### Requirement
Run through the records and show each line that includes the string "pipeline".

### Data supplied
$ cat src/rtl/center_stream.sv
// center_stream: buffers one N_CH x N_SAMP frame and computes each channel's
// mean. It then streams every sample minus its channel mean, in input order.
// Build option: define CENTER_SAT_EN to saturate the difference to DATA_W.
// When it is undefined, the difference wraps to its DATA_W least significant bits.
module center_stream #(
  parameter int unsigned N_CH   = 8,
  parameter int unsigned N_SAMP = 8,
  parameter int unsigned DATA_W = 32,
  localparam int unsigned CH_W  = (N_CH > 1) ? $clog2(N_CH) : 1
) (
  input  logic              clk,
  input  logic              rst_n,
  input  logic              in_valid,
  output logic              in_ready,
  input  logic [DATA_W-1:0] in_data,
  output logic              out_valid,
  input  logic              out_ready,
  output logic [DATA_W-1:0] out_data,
  output logic [CH_W-1:0]   out_ch,
  output logic              out_last,
  output logic              busy
);

  localparam int unsigned SH     = $clog2(N_SAMP);
  localparam int unsigned ACC_W  = DATA_W + SH;
  localparam int unsigned TOTAL  = N_CH * N_SAMP;
  localparam int unsigned ADDR_W = $clog2(TOTAL);
  localparam int unsigned CNT_W  = ADDR_W + 1;

  typedef enum logic [1:0] {StLoad, StMean, StDrain} state_e;

  state_e                  state_q, state_d;
  logic                    rdy_q;
  logic [ADDR_W-1:0]       wr_cnt_q;
  logic [CH_W-1:0]         mean_cnt_q;
  logic [CNT_W-1:0]        rd_cnt_q;
  logic signed [ACC_W-1:0] sum_q [N_CH];
  logic [DATA_W-1:0]       mean_q [N_CH];
  logic [DATA_W-1:0]       buf_mem [TOTAL];

  // Read stage: holds the sample fetched one cycle ahead of the output register.
  logic                    rd_vld_q;
  logic [DATA_W-1:0]       rd_data_q;
  logic [CH_W-1:0]         rd_ch_q;
  logic                    rd_last_q;

  logic                    out_valid_q;
  logic [DATA_W-1:0]       out_data_q;
  logic [CH_W-1:0]         out_ch_q;
  logic                    out_last_q;

  logic                    in_fire, wr_last, mean_last, advance, issue, frame_done;
  logic [CH_W-1:0]         wr_ch;
  logic signed [ACC_W-1:0] in_ext;
  logic [DATA_W-1:0]       rd_mean, diff_res;

  // rdy_q keeps in_ready low for the first cycle after reset release.
  assign in_ready   = (state_q == StLoad) && rdy_q;
  assign in_fire    = in_valid && in_ready;
  assign wr_last    = wr_cnt_q == ADDR_W'(TOTAL - 1);
  assign wr_ch      = CH_W'(wr_cnt_q >> SH);
  assign in_ext     = {{SH{in_data[DATA_W-1]}}, in_data};
  assign mean_last  = mean_cnt_q == CH_W'(N_CH - 1);
  // Both pipeline stages move together whenever the output register can take data.
  assign advance    = (state_q == StDrain) && (!out_valid_q || out_ready);
  assign issue      = advance && (rd_cnt_q < CNT_W'(TOTAL));
  assign frame_done = (state_q == StDrain) && out_valid_q && out_ready && out_last_q;
  assign rd_mean    = mean_q[rd_ch_q];

  assign out_valid  = out_valid_q;
  assign out_data   = out_data_q;
  assign out_ch     = out_ch_q;
  assign out_last   = out_last_q;
  assign busy       = !((state_q == StLoad) && (wr_cnt_q == '0));

`ifdef CENTER_SAT_EN
  logic [DATA_W:0] diff;

  // Subtract in DATA_W+1 bits and clamp when the result leaves the DATA_W range.
  always_comb begin
    diff = {rd_data_q[DATA_W-1], rd_data_q} - {rd_mean[DATA_W-1], rd_mean};
    if (diff[DATA_W] != diff[DATA_W-1]) begin
      diff_res = diff[DATA_W] ? {1'b1, {(DATA_W-1){1'b0}}} : {1'b0, {(DATA_W-1){1'b1}}};
    end else begin
      diff_res = diff[DATA_W-1:0];
    end
  end
`else
  assign diff_res = rd_data_q - rd_mean;
`endif

  // State register.
  always_ff @(posedge clk or negedge rst_n) begin
    if (!rst_n) state_q <= StLoad;
    else        state_q <= state_d;
  end

  // Next-state logic: LOAD -> MEAN -> DRAIN -> LOAD.
  always_comb begin
    state_d = state_q;
    unique case (state_q)
      StLoad:  if (in_fire && wr_last) state_d = StMean;
      StMean:  if (mean_last) state_d = StDrain;
      StDrain: if (frame_done) state_d = StLoad;
      default: state_d = StLoad;
    endcase
  end

  // Frame buffer write; contents need no reset since each frame overwrites all entries.
  always_ff @(posedge clk) begin
    if (in_fire) buf_mem[wr_cnt_q] <= in_data;
  end

  // Load counter, per-channel sums and the one-channel-per-cycle mean computation.
  always_ff @(posedge clk or negedge rst_n) begin
    if (!rst_n) begin
      rdy_q      <= 1'b0;
      wr_cnt_q   <= '0;
      mean_cnt_q <= '0;
      for (int i = 0; i < int'(N_CH); i++) begin
        sum_q[i]  <= '0;
        mean_q[i] <= '0;
      end
    end else begin
      rdy_q <= 1'b1;
      if (in_fire) begin
        sum_q[wr_ch] <= sum_q[wr_ch] + in_ext;
        wr_cnt_q     <= wr_last ? '0 : wr_cnt_q + 1'b1;
      end
      if (state_q == StMean) begin
        // Arithmetic shift floors toward -inf; the mean always fits in DATA_W.
        mean_q[mean_cnt_q] <= DATA_W'(sum_q[mean_cnt_q] >>> SH);
        mean_cnt_q         <= mean_last ? '0 : mean_cnt_q + 1'b1;
      end
      if (frame_done) begin
        for (int i = 0; i < int'(N_CH); i++) sum_q[i] <= '0;
      end
    end
  end

  // Drain pipeline: buffer read stage feeding the registered, stallable output.
  always_ff @(posedge clk or negedge rst_n) begin
    if (!rst_n) begin
      rd_cnt_q    <= '0;
      rd_vld_q    <= 1'b0;
      rd_data_q   <= '0;
      rd_ch_q     <= '0;
      rd_last_q   <= 1'b0;
      out_valid_q <= 1'b0;
      out_data_q  <= '0;
      out_ch_q    <= '0;
      out_last_q  <= 1'b0;
    end else if (advance) begin
      out_valid_q <= rd_vld_q;
      out_data_q  <= diff_res;
      out_ch_q    <= rd_ch_q;
      out_last_q  <= rd_last_q && rd_vld_q;
      rd_vld_q    <= issue;
      if (issue) begin
        rd_data_q <= buf_mem[rd_cnt_q[ADDR_W-1:0]];
        rd_ch_q   <= CH_W'(rd_cnt_q >> SH);
        rd_last_q <= rd_cnt_q == CNT_W'(TOTAL - 1);
        rd_cnt_q  <= rd_cnt_q + 1'b1;
      end
      if (frame_done) rd_cnt_q <= '0;
    end
  end

endmodule
<file path="config.mk">
export PLATFORM = sky130hd
export DESIGN_NAME = button_conditioner_flat
export DESIGN_NICKNAME = d
export VERILOG_FILES = /design/src/rtl/button_conditioner_if.sv /design/src/rtl/button_conditioner.sv /design/src/flat_wrapper.sv
export SDC_FILE = /design/constraint.sdc
export NUM_CORES = 1
export LEC_CHECK = 0
export BUFFER_PORTS_ARGS = -buffer_cell sky130_fd_sc_hd__buf_2
export CAP_MARGIN = 10
export CORE_MARGIN = 8
export CORE_UTILIZATION = 35
export CTS_CLUSTER_SIZE = 14
export DETAILED_ROUTE_END_ITERATION = 10
export SLEW_MARGIN = 0
export SYNTH_ARGS = -nofsm -noshare
export SYNTH_HDL_FRONTEND = slang
export SYNTH_SLANG_ARGS = --single-unit
</file>
<file path="constraint.sdc">
create_clock -name clk -period 3.5 [get_ports clk]
set_input_delay 0.175 -clock clk [delete_from_list [all_inputs] [get_ports clk]]
set_output_delay 0.175 -clock clk [all_outputs]
set_load 0.02 [all_outputs]
</file>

### Written answer
  // Both pipeline stages move together whenever the output register can take data.
  // Drain pipeline: buffer read stage feeding the registered, stallable output.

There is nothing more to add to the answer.